User Experience Design for Mobile
As part of Salesforce’s “Summer of Mobile” webinar series, I presented a session on user experience design for mobile. This post is adapted from that webinar.
Mobile device use is exploding, but people can only make time for about 5 new apps every month. So as a business that wants to jump on this trend, how do you build a great product that sticks with users?
In our work at Appiphony, we use a four step process:
- Get Out of the Building
- Define Success by Writing the Script
- Build the First Prototype
- Iterate Until It’s Great
This post describes the use of this process on a real project we executed for a particular Salesforce ISV.
Project Overview
Our client provides physician staffing services to emergency departments across the United States, and wanted to dramatically increase the quality and quantity of feedback they received on physician performance. (Their baseline was a paper form in the mail with a single-digit response rate.) They had a vision to deploy iPads to the emergency departments (EDs) and get feedback in real-time.
Get Out of the Building: Customer Research
As soon as you reach an initial consensus on the product concept, perform a site visit to a location where the app will be used. You need to build an understanding of a setting to gauge how the app will fit within that setting. And based on the questions they will later ask, the rest of your team wants to understand this fit, too!
We visited two separate hospitals and observed the flow of patients in the ED. Seeing the physical location helped us understand how the patients would be able to give the desired feedback. (More on that later.)
If you want to get out of the building but don’t quite know how, check out the book Rapid Contextual Design. It’s a detailed playbook for site visits that also provides process options for small, medium and large budgets.
Define Success by “Writing the Script”
Once you have a handle on the setting, write a plausible story starring your customer succeeding at something with your app. Ideally, this story will take place in the setting you studied. (It will be much more realistic that way.)
In contrast, don’t ship features that don’t connect in a coherent way for the user. “Stick to the script” and leave out what doesn’t fit. And if you’re worried about leaving things out, don’t forget you’ve got 80% less screen real estate on mobile.
Our script is shown below in the form of a storyboard. It turns out patients have down time in the treatment room after they’ve been helped but before their prescription is ready and they can leave. And here’s the key detail that drove this home for our team: there are TVs in the treatment room to kill this extra time. We never would have learned this without the initial site visit. With that, the dev team truly “got” the concept and was 100% on board.
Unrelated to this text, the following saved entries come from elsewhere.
[config.mk]
export PLATFORM = sky130hd
export DESIGN_NAME = posit_accum_ctrl
export DESIGN_NICKNAME = d
export VERILOG_FILES = /design/src/rtl/posit_accum_ctrl.sv
export SDC_FILE = /design/constraint.sdc
export NUM_CORES = 1
export LEC_CHECK = 0
export CORE_AREA = 4 4 92 94
export CTS_BUF_LIST = sky130_fd_sc_hd__clkbuf_8
export DETAILED_ROUTE_END_ITERATION = 8
export DIE_AREA = 0 0 96 98
export PLACE_DENSITY = 0.89
export SETUP_SLACK_MARGIN = 0.1
export SLEW_MARGIN = 25
export SYNTH_ARGS = -nofsm -noshare
export SYNTH_HDL_FRONTEND = slang
export SYNTH_SLANG_ARGS = --single-unit
[constraint.sdc]
create_clock -name aclk -period 4.8 [get_ports aclk]
set_clock_uncertainty 0.1 [all_clocks]
set_input_delay 0.72 -clock aclk [delete_from_list [all_inputs] [get_ports aclk]]
set_output_delay 0.72 -clock aclk [all_outputs]
set_load 0.005 [all_outputs]
## config.mk

```make
export PLATFORM = sky130hd
export DESIGN_NAME = alu_operand_wb
export DESIGN_NICKNAME = d
export VERILOG_FILES = /design/src/rtl/alu_operand_wb.sv
export SDC_FILE = /design/constraint.sdc
export NUM_CORES = 1
export LEC_CHECK = 0
export ABC_CLOCK_PERIOD_IN_PS = 3400
export BUFFER_PORTS_ARGS = -buffer_cell sky130_fd_sc_hd__buf_2
export CORE_UTILIZATION = 55
export CTS_CLUSTER_DIAMETER = 40
export DETAILED_ROUTE_END_ITERATION = 6
export GPL_TIMING_DRIVEN = 0
export PLACE_DENSITY = 0.86
export REMOVE_ABC_BUFFERS = 1
export SLEW_MARGIN = 10
export SYNTH_ARGS = -nofsm -noshare
export SYNTH_HDL_FRONTEND = slang
export SYNTH_SLANG_ARGS = --single-unit
```

## constraint.sdc

```tcl
create_clock -name clk -period 3.4 [get_ports clk]
set_input_delay 0.17 -clock clk [delete_from_list [all_inputs] [get_ports clk]]
set_output_delay 0.17 -clock clk [all_outputs]
set_load 0.005 [all_outputs]
```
Start by writing your own story in words, and if you’re unsure how, About Face by Alan Cooper will lead you through the process. I recommend you make the story visual with a storyboard or comic, and for that you should read See What I Mean by Kevin Cheng.
Build the First Prototype
Now that you have a vision of success, it’s time to build your first prototype. Do this as quickly as possible, since you will change the UI, probably in a significant way. If you’re developing on the Salesforce platform, you can use the Mobile Packs to deliver something clickable quickly.
Prototyping is absolutely critical on mobile; one poor interaction detail can kill your whole experience. In our case, we ran a quick-and-dirty usability test with an elderly relative and saw him get stuck with part of the interface that required scrolling. We took it out and reworked the core navigation mechanism.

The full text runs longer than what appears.